Best Fourth-Wall Breaking Moments

Jack Elam, at the end of Support Your Local Sheriff!, has a killer wrap-up of the movie which he delivers right into the camera.

Right past a befuddled tourist who wasn’t supposed to be there!

The end of Monty Python’s the Holy Grail, surely? Not as obvious breaking of the forth wall as some of the other examples, but it clearly is:

The only other example that Monty Python is less obvious than is Blazing Saddles, and that only slightly.

Well, its not addressing the viewer directly which is the most obvious “breaking the fourth wall.” It wouldn’t be at all (just another cinematic world, of cops finding a murderer, on top of the medival one) if it wasn’t for the final shot where the cop notices the camera.

A non-humorous fourth wall breaking occurs in the movie “The Conversation” - Gene Hackman, an expert in covert surveillance comes to believe that his apartment is bugged, and tears the place apart looking for the devices. He doesn’t find them, but as the view pans past his pathetic form to show the wrecked rooms, the pan stops, and reverses. We’re watching the surveillance!
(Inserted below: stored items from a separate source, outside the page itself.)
<file path="src/rtl/touch_spi_responder_pkg.sv">
// touch_spi_pkg: shared states, channel addresses and frame constants for the touch SPI responder
package touch_spi_pkg;
    typedef enum logic [1:0] {HUNT, CMD, DATA} state_t;
    localparam logic [2:0] CH_X  = 3'b101;
    localparam logic [2:0] CH_Y  = 3'b001;
    localparam logic [2:0] CH_Z1 = 3'b011;
    localparam logic [2:0] CH_Z2 = 3'b100;
    localparam int START = 7;
    localparam int MODE = 3;
    localparam int PD0 = 0;
    localparam int FRAME_BITS = 16;
endpackage

</file>
<file path="src/rtl/touch_spi_responder_if.sv">
// touch_spi_responder_if: touch SPI link between master and responder
interface touch_spi_responder_if;
    logic i_cs;
    logic i_sck;
    logic i_sdi;
    logic o_sdo;
    logic o_irq;
    modport master(output i_cs, i_sck, i_sdi, input o_sdo, o_irq);
    modport slave(input i_cs, i_sck, i_sdi, output o_sdo, o_irq);
endinterface

</file>
<file path="src/rtl/touch_spi_responder_result_mux.sv">
// touch_result_mux: selects the addressed channel and formats it as a 12- or 8-bit frame
module touch_result_mux
    import touch_spi_pkg::*;
#(
    parameter int RES_W = 12,
    parameter logic [RES_W-1:0] AUX_VALUE = 12'h800
) (
    input  logic [2:0]            ch,
    input  logic                  mode8,
    input  logic [RES_W-1:0]      x,
    input  logic [RES_W-1:0]      y,
    input  logic [RES_W-1:0]      z1,
    input  logic [RES_W-1:0]      z2,
    output logic [FRAME_BITS-1:0] frame
);
    logic [RES_W-1:0] res;
    // channel select, then left-align the result behind a leading zero bit
    always_comb begin
        res = ch == CH_X ? x : ch == CH_Y ? y : ch == CH_Z1 ? z1 : ch == CH_Z2 ? z2 : AUX_VALUE;
        frame = mode8 ? {1'b0, res[RES_W-1 -: 8], 7'd0} : {1'b0, res, {(FRAME_BITS-1-RES_W){1'b0}}};
    end
endmodule

</file>
<file path="src/rtl/touch_spi_responder.sv">
// touch_spi_responder: XPT2046-style touch controller slave model for loopback and bring-up
module touch_spi_responder
    import touch_spi_pkg::*;
#(
    parameter int RES_W = 12,
    parameter logic [RES_W-1:0] AUX_VALUE = 12'h800
) (
    input  logic                 clk_1MHz,
    input  logic                 rst,
    touch_spi_responder_if.slave spi,
    output logic                 o_busy,
    input  logic                 i_pen_down,
    input  logic [RES_W-1:0]     i_x,
    input  logic [RES_W-1:0]     i_y,
    input  logic [RES_W-1:0]     i_z1,
    input  logic [RES_W-1:0]     i_z2,
    output logic [7:0]           o_cmd,
    output logic                 o_cmd_valid
);
    state_t state, state_nx;
    logic sck_q, rise, last_cmd, last_data, irq_en;
    logic [2:0] bitcnt;
    logic [3:0] dcnt;
    logic [7:0] cmd_sr, cmd_nx;
    logic [FRAME_BITS-1:0] out_sr, frame;
    assign rise = spi.i_sck & ~sck_q & ~spi.i_cs;
    assign last_cmd = state == CMD && rise && bitcnt == 3'd7;
    assign last_data = state == DATA && rise && dcnt == 4'(FRAME_BITS-1);
    assign cmd_nx = cmd_sr | ({7'd0, spi.i_sdi} << (3'(START) - bitcnt));
    touch_result_mux #(.RES_W(RES_W), .AUX_VALUE(AUX_VALUE)) u_mux (
        .ch(cmd_nx[6:4]),
        .mode8(cmd_nx[MODE]),
        .x(i_x),
        .y(i_y),
        .z1(i_z1),
        .z2(i_z2),
        .frame(frame)
    );
    // state register
    always_ff @(posedge clk_1MHz) begin
        if (rst) state <= HUNT;
        else state <= state_nx;
    end
    // next state: deselect always returns to HUNT
    always_comb begin
        state_nx = state;
        if (spi.i_cs) state_nx = HUNT;
        else if (state == HUNT && rise && spi.i_sdi) state_nx = CMD;
        else if (last_cmd) state_nx = DATA;
        else if (last_data) state_nx = HUNT;
    end
    // command capture, frame shifting, busy and pen interrupt
    always_ff @(posedge clk_1MHz) begin
        if (rst) begin
            sck_q <= 1'b0;
            spi.o_sdo <= 1'b0;
            spi.o_irq <= 1'b1;
            o_busy <= 1'b0;
            o_cmd <= 8'h00;
            o_cmd_valid <= 1'b0;
            irq_en <= 1'b1;
            bitcnt <= '0;
            dcnt <= '0;
            cmd_sr <= '0;
            out_sr <= '0;
        end else begin
            sck_q <= spi.i_sck;
            o_cmd_valid <= last_cmd;
            spi.o_irq <= ~(i_pen_down & irq_en & spi.i_cs);
            if (spi.i_cs) begin
                spi.o_sdo <= 1'b0;
                o_busy <= 1'b0;
                bitcnt <= '0;
                dcnt <= '0;
                cmd_sr <= '0;
            end else if (rise) begin
                case (state)
                    HUNT: if (spi.i_sdi) begin
                        cmd_sr <= 8'd1 << START;
                        bitcnt <= 3'd1;
                    end
                    CMD: begin
                        cmd_sr <= cmd_nx;
                        bitcnt <= bitcnt + 3'd1;
                        if (bitcnt == 3'd7) begin
                            o_cmd <= cmd_nx;
                            out_sr <= frame;
                            o_busy <= 1'b1;
                            irq_en <= ~cmd_nx[PD0];
                            dcnt <= '0;
                        end
                    end
                    DATA: begin
                        out_sr <= out_sr << 1;
                        spi.o_sdo <= out_sr[FRAME_BITS-2];
                        o_busy <= 1'b0;
                        dcnt <= dcnt + 4'd1;
                    end
                    default: ;
                endcase
            end
        end
    end
endmodule

</file>
<file path="src/flat_wrapper.sv">
// flat-port wrapper written by rule: the top's interface ports become plain ports
module touch_spi_responder_flat import touch_spi_pkg::*;
#(
    parameter int RES_W = 12,
    parameter logic [RES_W-1:0] AUX_VALUE = 12'h800
)
  (clk_1MHz, rst, o_busy, i_pen_down, i_x, i_y, i_z1, i_z2, o_cmd, o_cmd_valid, spi_i_cs, spi_i_sck, spi_i_sdi, spi_o_sdo, spi_o_irq);
  touch_spi_responder_if spi_i ();
  input  logic clk_1MHz;
  input  logic rst;
  output logic o_busy;
  input  logic i_pen_down;
  input  logic [RES_W-1:0] i_x;
  input  logic [RES_W-1:0] i_y;
  input  logic [RES_W-1:0] i_z1;
  input  logic [RES_W-1:0] i_z2;
  output logic [7:0] o_cmd;
  output logic o_cmd_valid;
  input wire logic [$bits(spi_i.i_cs)-1:0] spi_i_cs;
  input wire logic [$bits(spi_i.i_sck)-1:0] spi_i_sck;
  input wire logic [$bits(spi_i.i_sdi)-1:0] spi_i_sdi;
  output wire logic [$bits(spi_i.o_sdo)-1:0] spi_o_sdo;
  output wire logic [$bits(spi_i.o_irq)-1:0] spi_o_irq;
  assign spi_i.i_cs = spi_i_cs;
  assign spi_i.i_sck = spi_i_sck;
  assign spi_i.i_sdi = spi_i_sdi;
  assign spi_o_sdo = spi_i.o_sdo;
  assign spi_o_irq = spi_i.o_irq;
  touch_spi_responder #(.RES_W(RES_W), .AUX_VALUE(AUX_VALUE)) u_core (.clk_1MHz(clk_1MHz), .rst(rst), .spi(spi_i), .o_busy(o_busy), .i_pen_down(i_pen_down), .i_x(i_x), .i_y(i_y), .i_z1(i_z1), .i_z2(i_z2), .o_cmd(o_cmd), .o_cmd_valid(o_cmd_valid));
endmodule
</file>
Is that fourth wall breaking? That’s just good cinematography. Gene Hackman’s character doesn’t show he knows he’s a character in a movie.

I figured it puts the viewers in the place of the unseen characters who installed the equipment and are using it, breaking the wall. YMMV

So if we are talking about borderline cases what about actors playing themselves (in films not specifically about Hollywood). Does that count as breaking the fourth wall? E.g. something that just came up in This thread, Bill Murray in Zombieland:

“Breaking the fourth wall” is kind of an inaccurate phrase. What it really is, is acknowledging that a fourth wall doesn’t actually exist except in the viewers mind.

The final shot of Medium Cool has the camera turning to film the audience. That’s keeping with the theme of the film that the media influences everything.

I don’t think so. Bill Murray isn’t aware that he’s a character in a movie. He’s playing a character in the fictional Zombieland universe - it’s just that some famous actors from our universe, like Bill Murray, are also famous actors in that universe. Some of the humor does come from the frisson of Bill Murray playing Bill Murray while other well-known actors like Woody Harrelson are playing completely fictional characters, but that’s not really the same as breaking the fourth wall.

Come to think of it, wasn’t the 1991-1994 teen sitcom Clarissa Explains It All largely based on fourth-wall-breaking (or fourth-wall-nonexistence)?

As I’ve read about the show (I never watched it myself), a routine feature of the series is Clarissa talking directly to the audience about things going on in her life. (And come to also think of it, didn’t Dobie Gillis regularly do this too?) It was reputedly popular with teenagers of all then-known genders, shattering the presumption that teen boys would never be interested in a teen-girl sitcom.

I never watching this show (not being too interested in the inner-monologues of teenage girls as a teenage boy) but weren’t those soliloquies ? That seems more a way to explain the inner-thoughts of a character without having a ton of expositional dialog, rather than breaking the fourth wall.

And I just realized the literal interpretation of this phrase for the first time.

It’s Gary Shandling’s Show broke the fourth wall constantly, starting with the theme song. Here’s one version that’s a double fourth-wall break:

In addition, he would include the studio audience (one time he talked about a big band, only to cut to the studio audience playing on toy trumpets). And when a scene skipped several hours, Gary would so his “time thing” to get there (he once missed an important dinner because someone else used it).

Hang on a second there is clearly only one answer to this question (or at least a couple from the same show): The awesome 80s BBC show the Young Ones had a couple of amazing fourth wall breaking moments. This is the best one IMO, which also leads with one of my favourite lines from the show (it’s a satire of the classical Oxbridge-educated shakespearean-trained “lovey” actors who dominate British acting):

Mr. Roper would often mug at the camera after a particularly harsh insult to his wife on Three’s Company

The current sit-com “Call Me Kat” opens with Mayim Bialik talking to us, and then closes with everyone in that show’s cast popping into the last scene and waving goodbye (and often some commentary during the episode).

As an aside, if you’re looking for a decent, not-great show - this one works. Wasn’t sure on the first episode (the fourth-wall stuff in particular was somewhat jarring) but it grew on us.

What is the sitcom that ended at the airport with them saying, “No, wait, we can’t go. It’s cancelled.”

“What, the flight?”

“No, our show!”

And it shows the set and everyone waves goodbye. What an ending. What show was that?